To solve the problem, we need to analyze the given matrix \( P = [p_{ij}] \) where \( p_{ij} = \omega^{i+j} \) and \( \omega \) is a complex cube root of unity. We want to find when \( P^2 \neq 0 \). ### Step-by-step Solution: 1. **Understanding the Matrix \( P \)**: The matrix \( P \) is defined such that each element is given by \( p_{ij} = \omega^{i+j} \). This means that the element in the \( i \)-th row and \( j \)-th column is the complex number \( \omega \) raised to the power of \( i+j \). 2. **Structure of the Matrix**: For a \( n \times n \) matrix, the first few elements will look like: \[ P = \begin{bmatrix} \omega^{2} & \omega^{3} & \omega^{4} & \ldots & \omega^{n+1} \\ \omega^{3} & \omega^{4} & \omega^{5} & \ldots & \omega^{n+2} \\ \vdots & \vdots & \vdots & \ddots & \vdots \\ \omega^{n+1} & \omega^{n+2} & \omega^{n+3} & \ldots & \omega^{2n} \end{bmatrix} \] 3. **Calculating \( P^2 \)**: To find \( P^2 \), we need to compute the product \( P \times P \). The element in the \( (i,k) \)-th position of \( P^2 \) is given by: \[ (P^2)_{ik} = \sum_{j=1}^{n} p_{ij} \cdot p_{jk} = \sum_{j=1}^{n} \omega^{i+j} \cdot \omega^{j+k} = \sum_{j=1}^{n} \omega^{i + 2j + k} \] This simplifies to: \[ (P^2)_{ik} = \omega^{i+k} \sum_{j=1}^{n} \omega^{2j} = \omega^{i+k} \cdot \frac{\omega^2(1 - \omega^{2n})}{1 - \omega^2} \] where the sum \( \sum_{j=1}^{n} \omega^{2j} \) is a geometric series. 4. **Condition for \( P^2 \neq 0 \)**: The matrix \( P^2 \) will be the zero matrix if the sum \( \sum_{j=1}^{n} \omega^{2j} = 0 \).
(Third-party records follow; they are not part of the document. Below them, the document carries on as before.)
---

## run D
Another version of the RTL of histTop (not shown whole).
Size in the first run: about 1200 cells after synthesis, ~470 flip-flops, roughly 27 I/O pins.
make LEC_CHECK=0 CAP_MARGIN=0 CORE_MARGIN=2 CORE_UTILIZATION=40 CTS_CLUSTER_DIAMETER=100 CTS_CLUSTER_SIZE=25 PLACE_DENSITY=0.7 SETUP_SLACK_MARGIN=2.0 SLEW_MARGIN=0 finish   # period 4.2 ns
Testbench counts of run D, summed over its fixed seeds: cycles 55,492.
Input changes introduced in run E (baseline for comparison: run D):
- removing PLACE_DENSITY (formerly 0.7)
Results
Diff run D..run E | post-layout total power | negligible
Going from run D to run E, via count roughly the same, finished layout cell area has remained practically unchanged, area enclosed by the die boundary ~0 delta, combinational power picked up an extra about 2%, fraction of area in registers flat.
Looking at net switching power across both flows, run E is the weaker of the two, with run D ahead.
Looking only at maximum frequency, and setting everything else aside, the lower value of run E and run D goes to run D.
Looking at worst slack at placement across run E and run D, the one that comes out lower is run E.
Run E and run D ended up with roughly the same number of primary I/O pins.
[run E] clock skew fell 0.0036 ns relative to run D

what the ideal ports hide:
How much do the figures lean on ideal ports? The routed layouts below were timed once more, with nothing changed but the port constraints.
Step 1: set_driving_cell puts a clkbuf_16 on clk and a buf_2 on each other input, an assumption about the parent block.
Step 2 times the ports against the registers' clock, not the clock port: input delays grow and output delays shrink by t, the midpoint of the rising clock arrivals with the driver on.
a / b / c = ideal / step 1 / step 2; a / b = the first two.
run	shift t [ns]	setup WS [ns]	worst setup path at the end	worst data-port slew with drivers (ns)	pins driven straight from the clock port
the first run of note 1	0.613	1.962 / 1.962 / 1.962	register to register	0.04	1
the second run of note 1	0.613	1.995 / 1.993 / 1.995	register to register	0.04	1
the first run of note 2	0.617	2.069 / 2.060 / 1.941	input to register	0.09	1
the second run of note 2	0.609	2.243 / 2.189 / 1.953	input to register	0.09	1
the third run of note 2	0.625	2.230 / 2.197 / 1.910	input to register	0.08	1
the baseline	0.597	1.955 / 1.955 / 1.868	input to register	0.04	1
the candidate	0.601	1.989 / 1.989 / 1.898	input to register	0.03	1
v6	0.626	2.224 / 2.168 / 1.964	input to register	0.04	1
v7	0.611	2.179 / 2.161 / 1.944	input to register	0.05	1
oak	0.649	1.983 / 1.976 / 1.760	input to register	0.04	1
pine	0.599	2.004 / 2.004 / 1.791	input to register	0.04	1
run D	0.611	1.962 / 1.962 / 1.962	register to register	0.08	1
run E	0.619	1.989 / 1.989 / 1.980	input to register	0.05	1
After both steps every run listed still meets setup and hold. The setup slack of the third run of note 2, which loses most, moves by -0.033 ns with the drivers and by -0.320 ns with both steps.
Background: an optimization exercise with open tools, aiming at small area, a short achievable clock period and few clock cycles per item. Do not read the settings as production practice.
Function was not checked in any run shown here: the RTL went through the layout flow alone.

## flow/design.v (module list and top-level ports; edited modules follow where they fit)
// module hsl_to_rgb_converter: 1726 lines
// module hsl_fa: 4 lines
// module hsl_ha: 4 lines
module hsl_to_rgb_converter #(
    parameter int unsigned FRAC_BITS = hsl2rgb_pkg::FRAC_BITS_DEF
) (
    input  logic             i_clk,
    input  logic             i_rst_n,
    input  logic             i_pix_valid,
    output logic             i_pix_ready,
    input  logic [hsl2rgb_pkg::HUE_W-1:0] i_pix_hue,
    input  logic [hsl2rgb_pkg::SL_W-1:0]  i_pix_saturation,
    input  logic [hsl2rgb_pkg::SL_W-1:0]  i_pix_lightness,
    output logic             o_pix_valid,
    input  logic             o_pix_ready,
    output logic [hsl2rgb_pkg::CH_W-1:0]  o_pix_red,
    output logic [hsl2rgb_pkg::CH_W-1:0]  o_pix_green,
    output logic [hsl2rgb_pkg::CH_W-1:0]  o_pix_blue
);
  // ...
==> flow/run.sh <==
#!/bin/bash
# synth_recipe.tcl (not shown) runs the flow's synth.tcl, then flattens the netlist and writes it again
# the make line also repeats each setting of config.mk as NAME=value (left out here)
make -C /OpenROAD-flow-scripts/flow DESIGN_CONFIG=/design/flow/config.mk WORK_HOME=/design/flow/orfs CLKGATE_MAP_FILE= SYNTH_SCRIPT=/design/flow/synth_recipe.tcl finish
==> flow/config.mk <==
export PLATFORM = sky130hd
export DESIGN_NAME = hsl_to_rgb_converter
export DESIGN_NICKNAME = hsl_to_rgb_converter
export VERILOG_FILES = /design/flow/design.v
export SDC_FILE = /design/flow/constraint.sdc
export NUM_CORES = 4
export LEC_CHECK = 0
export CAP_MARGIN = 20
export CORE_MARGIN = 2
export CORE_UTILIZATION = 45
export PLACE_DENSITY = 0.6
export SETUP_SLACK_MARGIN = 2.0
export SLEW_MARGIN = 20
export SYNTH_HIERARCHICAL = 1
==> flow/constraint.sdc <==
create_clock -name core_clock -period 8.0 [get_ports {i_clk}]
set_input_delay 1.6000 -clock core_clock [delete_from_list [all_inputs] [get_ports {i_clk}]]
set_output_delay 1.6000 -clock core_clock [all_outputs]
set_load 0.01 [all_outputs]
==> results.yml, run 1 <==
finish:
  multi_input_area_share_pct: 63.18
  num-nonclk-buffers: 107
  layout.clock.cell_area_share_pct: 2.991
  final_cell_area_um2: 24930
  largest_class: "multi-input combinational cells"
  inverters_excl_clock: 99
drt:
  detail_route.vias_per_cell: 5.730
  count_of_tritonroute_iterations_in_the_first_routing_pass: 5
  post_drt_wl_per_cell_um: 21.46
  top_layer: "met4"
  drt_first_iter_violations: 1189
  route.detailed.drc: 0
setup_path:
  critical-path-top-delay-family: "adder cells"
  crit_chain: "clkdlybuf4s50_1 > nand2b_1 > nor2_1 > fa_1 > fa_1 > fa_1 > fa_1 > fa_1"
  cp_slowest_cell: "sky130_fd_sc_hd__clkdlybuf4s50_1"
min_path:
  hold_path_class: "flop to flop"
  hold_end: "r_v[3]"
synthesis:
  netlist_area_um2: 22640
placed_design:
  placed_cells: 2844
floorplanning:
  die_x_um: 228.3
  die_area_um2: 52120
  die-height_um: 228.3
timing:
  maxSlewHeadroom_pct: 32.15
grt:
  global_route.usage.met2_pct: 40.37
  global_route.peak_usage_layer: "met2"
  grt_first_pass_wirelength_mm: 98.81
run_status:
  run_status: "complete, no violations"
cts:
  tritoncts_num_sinks: 209
==> run 2: changes to the inputs <==
--- a/flow/config.mk
+++ b/flow/config.mk
@@ -9,6 +9,6 @@
 export CORE_MARGIN = 2
 export CORE_UTILIZATION = 45
 export PLACE_DENSITY = 0.6
-export SETUP_SLACK_MARGIN = 2.0
+export SETUP_SLACK_MARGIN = 3.0
 export SLEW_MARGIN = 20
 export SYNTH_HIERARCHICAL = 1
==> run 2 against run 1 <==
  * Still clean
  * Register-to-register slack better by 0.27 ns
  * Synthesized cell count stayed put
  * Cell area is 9.2% higher
  * Critical path type is now flop to flop
==> results.yml, run 2 <==
timing:
  maxSlewHeadroom_pct: 31.32
  report.final.setup_viol: 0
  finalWorstPathRequiredPeriod_ns: 5.441
  post-route-worst-setup-slack_ns: 2.559
  fin_setup_tns_ns: 0
  clock-skew-final_ns: 0.02958
  setup_repair_after_global_routing_missed_its_margin: "true"
  final-hold-violation-count: 0
  worst_pin_slew_ns: 1.025
  min_period_over_period_pct: 68.02
  report.final.slew_viol_count: 0
  worst_hold_slack_ns: 0.4642
  clock.fmax_mhz: 183.8
synthesis:
  synth_enable_flop_cells: 206
  cell_with_the_most_instances_after_synthesis: "sky130_fd_sc_hd__nor2_1"
  dominantRegCellSynth: "sky130_fd_sc_hd__edfxtp_1"
  share_of_synthesized_registers_carrying_an_async_set_or_reset_pct: 0
  synth_commonest_cells: "sky130_fd_sc_hd__nor2_1, sky130_fd_sc_hd__fa_1, sky130_fd_sc_hd__xnor2_1, sky130_fd_sc_hd__edfxtp_1, sky130_fd_sc_hd__ha_1"
  netlist_top_cells_area: "sky130_fd_sc_hd__edfxtp_1, sky130_fd_sc_hd__fa_1, sky130_fd_sc_hd__ha_1"
  synth-seq-cells: 209
  synth.mux.area_fraction_pct: 1.133
  yosys.area_share.xor_xnor_pct: 11.57
  synth_top_family_by_area: "adder cells"
  netlist_area_um2: 22640
  yosys_warnings: 7
  synth_top_area_share_pct: 27.33
  compound_gate_portion_of_the_synthesized_area_pct: 13.60
  synth_cells: 2182
  synth-simple-area-share_pct: 12.21
  synth.yosys.seq_area_share_pct: 27.59
  synthDominantAreaCellType: "sky130_fd_sc_hd__edfxtp_1"
  synth_cell_types: 88
  fraction_of_the_mapped_netlist_area_in_adder_cells_pct: 29.99
  avgSynthCellArea_um2: 10.37
grt:
  maximum_number_of_pins_on_one_net_before_global_route_repair: 68
  number_of_global_route_vias_before_repair: 18148
  globalRouteTotalUtil_pct: 25.54
  grt_first_pass_wirelength_mm: 104.0
  globalRouteOverflowTotal: 0
  number_of_antenna_violations_at_the_first_check_in_global_routing: 8
cts:
  cts_root_buffer: "sky130_fd_sc_hd__clkbuf_16"
  tritoncts_num_sinks: 209
  cts_max_level: 1
  clk_path_buf_depth: 3
  cts_tree: "done"
  clock_pin_slew_worst_setup_and_hold_paths_ns: 0.06
  clkLatencyLatePin_ns: 0.57
  cts_buffers: 27
drt:
  met3_wirelength_mm: 3.767
  detail_route.vias_per_cell: 5.800
  ant_nets: 0
  count_of_tritonroute_iterations_in_the_first_routing_pass: 6
  wirelength_met1_mm: 28.48
  top_layer: "met4"
  wl_mm: 66.74
  route.detailed.drc: 0
  vias: 17365
  drt_first_iter_violations: 1312
  post_drt_wl_per_cell_um: 22.29
  wl_met2_mm: 31.63
setup_path:
  timing_worst_setup_path_type: "flop to flop"
  crit_chain: "ha_2 > fa_2 > a21o_1 > a21oi_2 > o211ai_1 > a41oi_2 > buf_6 > a211oi_4 > o2111a_1 > a21oi_2 > xor2_2 > inv_2 > mux2i_1 > a22oi_2 > xnor2_1 > fa_2 > fa_2 > fa_1 > fa_2"
  critical_path_peak_fanout: 5
  worstSetupStartpointType: "flop"
  worst_ep_required_time_ns: 8.31
  worstSetupEndpointType: "flop"
  cp_slowest_cell: "sky130_fd_sc_hd__fa_2"
  critPathMostFrequentCell: "sky130_fd_sc_hd__fa_2"
  slowest_delay_ns: 0.59
  worstPathArrival_ns: 5.75
finish:
  drive_gt1_share_pct: 20.38
  finish.cell_count_without_fillers: 2994
  design.final.nets: 2752
  post-route-util_pct: 54.58
  fillers: 4398
  most_common_cell_after_layout_fill_and_taps_aside: "sky130_fd_sc_hd__nor2_1"
  final_cell_area_um2: 27210
  mostFrequentLayoutCells: "sky130_fd_sc_hd__nor2_1, sky130_fd_sc_hd__edfxtp_1, sky130_fd_sc_hd__xnor2_1, sky130_fd_sc_hd__fa_1, sky130_fd_sc_hd__ha_1"
  area_growth_syn_to_layout_pct: 20.21
placed_design:
  place_ws_ns: 1.755
  buffer_ports.inserted: 67
  placed_cells: 2844
  gpl.final_weighted_congestion: 0.8837
  dp_hpwl_mm: 49.31
  placedInstanceArea_um2: 24080
floorplanning:
  die_x_um: 228.3
  std_cell_rows: 82
  die_area_um2: 52120
  io-pin-count: 68
  initial_utilization_pct: 45.40
  die-height_um: 228.3
  core_um2: 49860
run_status:
  run_status: "complete, no violations"
min_path:
  hold_path_class: "flop to flop"
job:
  max_cap_violations: 0
## run 2: path summary, 6_finish.rpt
| path | start | end | slack (ns) | depth (start not counted) |
|---|---|---|---|---|
| hold / removal | r_v[2] | r_v[3] | 0.46 | 2 |
| setup reg to reg | r1_pc_313 | r2_hrs_763 | 2.56 | 19 |
| setup / recovery | r1_pc_313 | r2_hrs_763 | 2.56 | 19 |
| hold reg to reg | r_v[2] | r_v[3] | 0.46 | 2 |
## run 2: metal layers
metal,global-route usage [%],vias up
met2,42.98,665
li1,-,7883
met3,2.333,144
met4,10.11,0
met1,34.19,8673
met5,0,-
## run 2: worst max-delay path, delay by kind of cell, from the launching register on
| kind | cells | cell delay [ns] |
|---|---|---|
| mux | 1 | 0.21 |
| fa+ha+maj | 6 | 2.52 |
| xor+xnor | 2 | 0.39 |
| compound gates | 8 | 1.41 |
| flops | 1 | 0.39 |
| buf+inv | 2 | 0.27 |
## run 2: layout make-up
class | count | area, um2 | area share [%]
Antenna cell | 1 | 2.502 | 0.009195
Clock buffer | 32 | 694.4 | 2.552
Clock inverter | 15 | 162.7 | 0.5977
Inverter | 99 | 377.9 | 1.389
Multi-Input combinational cell | 1763 | 17110 | 62.87
Sequential cell | 209 | 6246 | 22.95
Tap cell | 672 | 840.8 | 3.090
Timing Repair Buffer | 202 | 1772 | 6.510
Timing Repair inverter | 1 | 7.507 | 0.02759
## run 2: timing repair
action	in CTS	in global routing
hold endpoints to repair	0	0
pin swaps	144	63
endpoints found under the setup margin	91	84
hold buffers	0	0
cloned	2	0
setup buffers	78	22
resized for setup	236	102
## run 2: kinds of logic (layout without fill, tap and decap cells)
| family | after synthesis | count (layout) |
|---|---|---|
| buffers and inverters | 215 | 349 |
| adder cells (fa/ha/maj) | 410 | 410 |
| multiplexers | 25 | 25 |
| AO/OA/AOI/OAI | 452 | 452 |
| AND/OR/NAND/NOR | 579 | 579 |
| XOR/XNOR | 291 | 291 |
| other | 1 | 7 |
| flip-flops | 209 | 209 |
## run 2: per-module statistics from Yosys, one instance, submodules excluded
| module | copies in the design | cells |
|---|---|---|
| hsl_to_rgb_converter | 1 | 1927 |
| hsl_fa | 219 | 1 |
| hsl_ha | 36 | 1 |

-- re-timing with driven ports --
How much do the figures lean on ideal ports? The routed layouts below were timed once more, with nothing changed but the port constraints. Step 1 sets driving cells, clkbuf_16 on the clock port and buf_2 on the other inputs (assumed; they add their load-dependent delay and slew). Step 2 moves the port delays by t, midway between the first and last clock arrival at a register: inputs arrive t later, outputs are due t later. That takes back most of the time a late clock gives input paths. a / b / c = ideal / step 1 / step 2; a / b = the first two.
| run | shift t [ns] | setup slack, ns | worst register clock-pin slew, ns |
|---|---|---|---|
| run 1 | 0.601 | 2.233 / 2.268 / 1.667 | 0.06 / 0.06 |
| run 2 | 0.609 | 2.559 / 2.559 / 2.487 | 0.06 / 0.06 |
After both steps setup and hold are still met in every run listed. For run 1, which loses most, drivers alone change the setup slack by +0.035 ns; drivers and shift together by -0.566 ns.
This occurs when \( n \) is a multiple of 3, because \( \omega^2 \) is a cube root of unity and the sum of the first \( n \) terms will be zero if \( n \) is a multiple of 3. 5. **Conclusion**: Therefore, \( P^2 \neq 0 \) when \( n \) is not a multiple of 3. The values of \( n \) for which \( P^2 \neq 0 \) are all integers except those that are multiples of 3. ### Final Answer: \( P^2 \neq 0 \) when \( n \) is not a multiple of 3.